Tech company’s health subsidiary planning digital ledger based on blockchain to let hospitals, the NHS and eventually patients track personal data.
Google’s AI-powered health tech subsidiary, DeepMind Health, is planning to use a new technology loosely based on bitcoin to let hospitals, the NHS and eventually even patients track what happens to personal data in real-time.
Dubbed “Verifiable Data Audit”, the plan is to create a special digital ledger that automatically records every interaction with patient data in a cryptographically verifiable manner. This means any changes to, or access of, the data would be visible.
DeepMind has been working in partnership with London’s Royal Free Hospital to develop kidney monitoring software called Streams and has faced criticism from patient groups for what they claim are overly broad data sharing agreements. Critics fear that the data sharing has the potential to give DeepMind, and thus Google, too much power over the NHS.
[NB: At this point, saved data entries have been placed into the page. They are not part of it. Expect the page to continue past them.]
$ cat config.mk
export PLATFORM = sky130hd
export DESIGN_NAME = adder_slice_scheduler
export DESIGN_NICKNAME = d
export VERILOG_FILES = /design/src/rtl/adder_slice_scheduler_pkg.sv /design/src/rtl/adder_slice_scheduler_rca.sv /design/src/rtl/adder_slice_scheduler.sv
export SDC_FILE = /design/constraint.sdc
export NUM_CORES = 1
export LEC_CHECK = 0
export ABC_AREA = 1
export BUFFER_PORTS_ARGS = -buffer_cell sky130_fd_sc_hd__buf_2
export CAP_MARGIN = 5
export CORE_MARGIN = 4
export CORE_UTILIZATION = 30
export CTS_CLUSTER_SIZE = 25
export DETAILED_ROUTE_END_ITERATION = 8
export MAX_ROUTING_LAYER = met4
export PLACE_DENSITY = 0.48
export SETUP_SLACK_MARGIN = 0.05
export SYNTH_ARGS = -nofsm -noshare
export SYNTH_HDL_FRONTEND = slang
export SYNTH_HIERARCHICAL = 1
export SYNTH_SLANG_ARGS = --single-unit
export TNS_END_PERCENT = 10
$ cat constraint.sdc
create_clock -name clk -period 7.4 [get_ports clk]
set_input_delay 0.74 -clock clk [delete_from_list [all_inputs] [get_ports clk]]
set_output_delay 0.74 -clock clk [all_outputs]
set_load 0.005 [all_outputs]
$ cat src/rtl/adder_slice_scheduler_pkg.sv
// Shared types and constants for the byte-sliced adder scheduler.
package adder_slice_scheduler_pkg;

    localparam int SLICE = 8;

    typedef enum logic [1:0] {
        S_IDLE = 2'd0,
        S_RUN  = 2'd1,
        S_DONE = 2'd2
    } state_t;

endpackage

$ cat src/rtl/adder_slice_scheduler_rca.sv
// 8-bit ripple-carry adder: the single arithmetic slice shared by the scheduler.
module ripple_carry_adder
    import adder_slice_scheduler_pkg::*;
(
    input  logic [SLICE-1:0] a,
    input  logic [SLICE-1:0] b,
    input  logic             cin,
    output logic [SLICE-1:0] sum,
    output logic             cout
);

    logic [SLICE:0] c;

    always_comb begin
        c    = '0;
        sum  = '0;
        c[0] = cin;
        for (int i = 0; i < SLICE; i++) begin
            sum[i]   = a[i] ^ b[i] ^ c[i];
            c[i + 1] = (a[i] & b[i]) | (c[i] & (a[i] ^ b[i]));
        end
        cout = c[SLICE];
    end

endmodule
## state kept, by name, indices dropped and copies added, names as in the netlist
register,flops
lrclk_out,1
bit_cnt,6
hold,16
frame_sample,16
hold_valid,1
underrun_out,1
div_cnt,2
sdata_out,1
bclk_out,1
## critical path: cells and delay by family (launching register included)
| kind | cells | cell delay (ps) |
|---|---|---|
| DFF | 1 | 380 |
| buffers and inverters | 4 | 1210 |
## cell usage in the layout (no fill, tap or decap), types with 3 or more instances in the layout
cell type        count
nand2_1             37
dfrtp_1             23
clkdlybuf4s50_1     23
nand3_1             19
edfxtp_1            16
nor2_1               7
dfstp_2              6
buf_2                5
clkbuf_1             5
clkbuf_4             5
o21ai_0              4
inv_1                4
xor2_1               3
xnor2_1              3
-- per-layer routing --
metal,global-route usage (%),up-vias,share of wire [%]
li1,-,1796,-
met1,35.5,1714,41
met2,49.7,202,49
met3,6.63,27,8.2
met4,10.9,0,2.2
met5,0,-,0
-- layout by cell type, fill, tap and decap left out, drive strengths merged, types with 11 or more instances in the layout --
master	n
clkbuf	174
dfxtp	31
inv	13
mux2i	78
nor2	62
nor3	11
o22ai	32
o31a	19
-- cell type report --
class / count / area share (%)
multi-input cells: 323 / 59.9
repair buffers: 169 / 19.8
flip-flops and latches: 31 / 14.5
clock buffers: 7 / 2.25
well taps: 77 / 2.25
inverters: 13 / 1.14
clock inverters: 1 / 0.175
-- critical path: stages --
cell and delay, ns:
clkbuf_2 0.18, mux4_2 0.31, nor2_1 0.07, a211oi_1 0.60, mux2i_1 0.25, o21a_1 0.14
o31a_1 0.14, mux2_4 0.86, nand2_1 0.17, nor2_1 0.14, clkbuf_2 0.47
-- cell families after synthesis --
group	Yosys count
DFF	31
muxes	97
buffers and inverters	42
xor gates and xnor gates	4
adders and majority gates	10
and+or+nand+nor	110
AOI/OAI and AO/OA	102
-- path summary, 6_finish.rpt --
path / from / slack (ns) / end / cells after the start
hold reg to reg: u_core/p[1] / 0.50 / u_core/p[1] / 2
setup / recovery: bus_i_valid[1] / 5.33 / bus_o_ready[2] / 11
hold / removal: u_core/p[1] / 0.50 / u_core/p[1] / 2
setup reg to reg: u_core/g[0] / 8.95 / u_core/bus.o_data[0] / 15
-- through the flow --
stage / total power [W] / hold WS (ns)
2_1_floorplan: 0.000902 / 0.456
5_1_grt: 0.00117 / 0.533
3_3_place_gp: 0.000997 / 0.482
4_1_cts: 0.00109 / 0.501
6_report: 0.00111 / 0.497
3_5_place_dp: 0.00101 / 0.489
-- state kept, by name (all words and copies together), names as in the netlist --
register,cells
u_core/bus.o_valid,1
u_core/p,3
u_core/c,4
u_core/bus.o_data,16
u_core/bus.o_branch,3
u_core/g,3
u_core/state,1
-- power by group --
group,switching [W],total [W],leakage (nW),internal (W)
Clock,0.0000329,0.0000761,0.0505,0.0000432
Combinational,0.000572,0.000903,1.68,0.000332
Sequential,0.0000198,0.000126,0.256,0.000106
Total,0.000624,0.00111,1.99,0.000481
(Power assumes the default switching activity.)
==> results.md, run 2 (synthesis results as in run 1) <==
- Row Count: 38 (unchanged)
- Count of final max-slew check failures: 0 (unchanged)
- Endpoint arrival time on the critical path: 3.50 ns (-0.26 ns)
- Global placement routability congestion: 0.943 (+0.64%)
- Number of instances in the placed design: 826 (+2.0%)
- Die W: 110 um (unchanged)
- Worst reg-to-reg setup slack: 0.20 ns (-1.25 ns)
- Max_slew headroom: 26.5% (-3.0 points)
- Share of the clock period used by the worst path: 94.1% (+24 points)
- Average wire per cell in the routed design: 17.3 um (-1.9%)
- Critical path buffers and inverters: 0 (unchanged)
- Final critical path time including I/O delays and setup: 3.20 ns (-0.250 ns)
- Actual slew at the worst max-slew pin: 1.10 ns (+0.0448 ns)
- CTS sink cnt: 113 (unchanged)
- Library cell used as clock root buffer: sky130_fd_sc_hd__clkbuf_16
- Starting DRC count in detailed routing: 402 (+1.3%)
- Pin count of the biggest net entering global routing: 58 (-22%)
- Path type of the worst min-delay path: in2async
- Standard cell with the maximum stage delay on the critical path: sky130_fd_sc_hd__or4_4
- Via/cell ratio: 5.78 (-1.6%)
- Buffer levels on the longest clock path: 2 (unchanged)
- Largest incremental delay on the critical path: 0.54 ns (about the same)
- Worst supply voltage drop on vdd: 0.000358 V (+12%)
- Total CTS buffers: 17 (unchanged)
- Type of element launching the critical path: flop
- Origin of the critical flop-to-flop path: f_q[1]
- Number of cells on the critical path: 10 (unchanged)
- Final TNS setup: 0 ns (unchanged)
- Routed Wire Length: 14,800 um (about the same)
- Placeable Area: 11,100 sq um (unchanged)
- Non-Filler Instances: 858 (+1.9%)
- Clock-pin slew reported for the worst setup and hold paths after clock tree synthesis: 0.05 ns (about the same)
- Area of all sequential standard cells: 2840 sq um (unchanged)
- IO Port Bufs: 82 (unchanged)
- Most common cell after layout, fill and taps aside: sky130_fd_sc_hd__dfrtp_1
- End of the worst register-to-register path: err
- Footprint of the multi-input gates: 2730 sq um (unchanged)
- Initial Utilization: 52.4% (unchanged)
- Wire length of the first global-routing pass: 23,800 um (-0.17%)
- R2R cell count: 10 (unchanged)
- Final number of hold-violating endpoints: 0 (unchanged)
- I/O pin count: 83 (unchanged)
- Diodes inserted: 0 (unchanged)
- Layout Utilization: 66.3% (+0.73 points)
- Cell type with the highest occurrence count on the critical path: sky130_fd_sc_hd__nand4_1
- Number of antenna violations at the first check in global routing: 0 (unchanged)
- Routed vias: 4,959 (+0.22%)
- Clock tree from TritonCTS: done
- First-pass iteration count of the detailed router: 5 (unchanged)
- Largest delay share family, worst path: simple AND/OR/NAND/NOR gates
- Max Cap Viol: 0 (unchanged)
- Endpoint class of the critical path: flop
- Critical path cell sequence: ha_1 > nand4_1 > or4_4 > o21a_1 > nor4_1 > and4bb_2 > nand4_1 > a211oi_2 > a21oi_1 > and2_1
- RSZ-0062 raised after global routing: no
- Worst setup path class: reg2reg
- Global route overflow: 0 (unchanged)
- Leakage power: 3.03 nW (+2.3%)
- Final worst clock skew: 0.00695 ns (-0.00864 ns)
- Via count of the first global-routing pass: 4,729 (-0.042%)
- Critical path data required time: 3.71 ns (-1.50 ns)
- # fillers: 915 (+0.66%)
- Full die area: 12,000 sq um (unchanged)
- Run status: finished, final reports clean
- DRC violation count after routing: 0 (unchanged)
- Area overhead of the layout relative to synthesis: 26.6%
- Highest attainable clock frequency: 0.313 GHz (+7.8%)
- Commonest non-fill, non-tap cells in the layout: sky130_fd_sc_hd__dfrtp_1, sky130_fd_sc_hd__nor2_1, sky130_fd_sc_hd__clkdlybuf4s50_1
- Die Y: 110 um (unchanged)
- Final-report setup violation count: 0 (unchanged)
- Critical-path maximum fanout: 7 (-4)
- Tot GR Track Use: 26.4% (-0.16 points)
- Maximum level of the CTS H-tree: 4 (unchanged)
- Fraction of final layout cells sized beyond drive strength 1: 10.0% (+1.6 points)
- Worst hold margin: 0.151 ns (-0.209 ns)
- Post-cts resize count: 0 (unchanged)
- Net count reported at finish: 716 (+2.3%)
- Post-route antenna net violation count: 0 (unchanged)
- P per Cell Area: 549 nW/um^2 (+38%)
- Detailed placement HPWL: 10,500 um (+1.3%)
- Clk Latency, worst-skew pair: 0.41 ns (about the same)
`src/rtl/rf_text_cell_fetch.sv`:
```
// rf_text_cell_fetch: per-row text cell fetcher from screen RAM port B into an output FIFO.
// Build option RF_TEXT_FETCH_CURSOR_EN adds cursor compare that inverts bit 31 of the cursor cell.
//
// state | meaning
// IDLE  | waiting for start_i with non-zero cols_i
// FETCH | issuing row reads whenever FIFO credit allows
module rf_text_cell_fetch #(
    parameter  int TEXT_CELL_COUNT = 16384,
    parameter  int MAX_COLS        = 128,
    parameter  int FIFO_DEPTH      = 16,
    localparam int AWID            = $clog2(TEXT_CELL_COUNT),
    localparam int CW              = $clog2(MAX_COLS + 1)
) (
    input  logic            clk_i,
    input  logic            rst_ni,
    input  logic            start_i,
    input  logic [AWID-1:0] base_i,
    input  logic [CW-1:0]   cols_i,
`ifdef RF_TEXT_FETCH_CURSOR_EN
    input  logic [AWID-1:0] cursor_adr_i,
    input  logic            cursor_en_i,
`endif
    output logic            ram_cs_o,
    output logic [AWID-1:0] ram_adr_o,
    input  logic [31:0]     ram_dat_i,
    output logic [31:0]     cell_o,
    output logic            cell_valid_o,
    input  logic            cell_ready_i,
    output logic            busy_o,
    output logic            ovr_o
);

    localparam int PW   = $clog2(FIFO_DEPTH);
    localparam int CNTW = PW + 1;
    localparam int PNDW = CNTW + 1;

    typedef enum logic [0:0] {
        ST_IDLE  = 1'b0,
        ST_FETCH = 1'b1
    } state_t;

    state_t          state_q, state_d;
    logic [AWID-1:0] adr_q, adr_d;
    logic [CW-1:0]   rem_q, rem_d;
    logic            ram_cs_q, ram_cs_d;
    logic [AWID-1:0] ram_adr_q, ram_adr_d;
    logic            inflight_q, inflight_d;
    logic            ovr_q, ovr_d;
    logic [PW-1:0]   wr_ptr_q, wr_ptr_d;
    logic [PW-1:0]   rd_ptr_q, rd_ptr_d;
    logic [CNTW-1:0] count_q, count_d;
    logic [31:0]     mem_q [FIFO_DEPTH];

    logic            push;
    logic            pop;
    logic            not_empty;
    logic [31:0]     push_dat;
    logic [PNDW-1:0] pending;
    logic            issue_ok;

`ifdef RF_TEXT_FETCH_CURSOR_EN
    logic            cs_hit_q, cs_hit_d;
    logic            inf_hit_q, inf_hit_d;
`endif

    // A read is outstanding both while the request sits on the port and while its data
    // returns, so both stages are charged against FIFO space before issuing.
    always_comb begin
        pending  = PNDW'(count_q) + PNDW'(ram_cs_q) + PNDW'(inflight_q);
        issue_ok = (pending < PNDW'(FIFO_DEPTH));
    end

    always_comb begin
        state_d    = state_q;
        adr_d      = adr_q;
        rem_d      = rem_q;
        ram_cs_d   = 1'b0;
        ram_adr_d  = ram_adr_q;
        ovr_d      = ovr_q;
        inflight_d = ram_cs_q;
`ifdef RF_TEXT_FETCH_CURSOR_EN
        cs_hit_d   = 1'b0;
        inf_hit_d  = cs_hit_q;
`endif
        case (state_q)
            ST_IDLE: begin
                if (start_i && (cols_i != '0)) begin
                    adr_d   = base_i;
                    rem_d   = cols_i;
                    state_d = ST_FETCH;
                end
            end
            ST_FETCH: begin
                if (start_i) begin
                    ovr_d = 1'b1;
                end
                if (issue_ok) begin
                    ram_cs_d  = 1'b1;
                    ram_adr_d = adr_q;
                    adr_d     = adr_q + AWID'(1);
                    rem_d     = rem_q - CW'(1);
`ifdef RF_TEXT_FETCH_CURSOR_EN
                    cs_hit_d  = cursor_en_i && (adr_q == cursor_adr_i);
`endif
                    if (rem_q == CW'(1)) begin
                        state_d = ST_IDLE;
                    end
                end
            end
            default: state_d = ST_IDLE;
        endcase
    end

    always_comb begin
        not_empty = (count_q != '0);
        push      = inflight_q;
        pop       = not_empty && cell_ready_i;
`ifdef RF_TEXT_FETCH_CURSOR_EN
        push_dat  = ram_dat_i ^ {inf_hit_q, 31'b0};
`else
        push_dat  = ram_dat_i;
`endif
        wr_ptr_d  = push ? (wr_ptr_q + PW'(1)) : wr_ptr_q;
        rd_ptr_d  = pop  ? (rd_ptr_q + PW'(1)) : rd_ptr_q;
        case ({push, pop})
            2'b10:   count_d = count_q + CNTW'(1);
            2'b01:   count_d = count_q - CNTW'(1);
            default: count_d = count_q;
        endcase
    end

    always_ff @(posedge clk_i) begin
        if (!rst_ni) begin
            state_q    <= ST_IDLE;
            adr_q      <= '0;
            rem_q      <= '0;
            ram_cs_q   <= 1'b0;
            ram_adr_q  <= '0;
            inflight_q <= 1'b0;
            ovr_q      <= 1'b0;
            wr_ptr_q   <= '0;
            rd_ptr_q   <= '0;
            count_q    <= '0;
`ifdef RF_TEXT_FETCH_CURSOR_EN
            cs_hit_q   <= 1'b0;
            inf_hit_q  <= 1'b0;
`endif
        end else begin
            state_q    <= state_d;
            adr_q      <= adr_d;
            rem_q      <= rem_d;
            ram_cs_q   <= ram_cs_d;
            ram_adr_q  <= ram_adr_d;
            inflight_q <= inflight_d;
            ovr_q      <= ovr_d;
            wr_ptr_q   <= wr_ptr_d;
            rd_ptr_q   <= rd_ptr_d;
            count_q    <= count_d;
`ifdef RF_TEXT_FETCH_CURSOR_EN
            cs_hit_q   <= cs_hit_d;
            inf_hit_q  <= inf_hit_d;
`endif
        end
    end

    // Storage needs no reset: the count gates everything read out of it.
    always_ff @(posedge clk_i) begin
        if (push) begin
            mem_q[wr_ptr_q] <= push_dat;
        end
    end

    assign ram_cs_o     = ram_cs_q;
    assign ram_adr_o    = ram_adr_q;
    assign cell_valid_o = not_empty;
    assign cell_o       = not_empty ? mem_q[rd_ptr_q] : 32'h0;
    assign busy_o       = (state_q == ST_FETCH) | ram_cs_q | inflight_q | not_empty;
    assign ovr_o        = ovr_q;

endmodule

```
In a blogpost, DeepMind co-founder, Mustafa Suleyman, and head of security and transparency, Ben Laurie, use an example relating to the Royal Free Hospital partnership to explain how the system will work. “[An] entry will record the fact that a particular piece of data has been used, and also the reason why, for example, that blood test data was checked against the NHS national algorithm to detect possible acute kidney injury,” they write.
Suleyman says that development on the data audit proposal began long before the launch of Streams, when Laurie, the co-creator of the widely-used Apache server software, was hired by DeepMind. “This project has been brewing since before we started DeepMind Health,” he told the Guardian, “but it does add another layer of transparency.
“Our mission is absolutely central, and a core part of that is figuring out how we can do a better job of building trust. Transparency and better control of data is what will build trust in the long term.” Suleyman pointed to a number of efforts DeepMind has already undertaken in an attempt to build that trust, from its founding membership of the industry group Partnership on AI to its creation of a board of independent reviewers for DeepMind Health, but argued the technical methods being proposed by the firm provide the “other half” of the equation.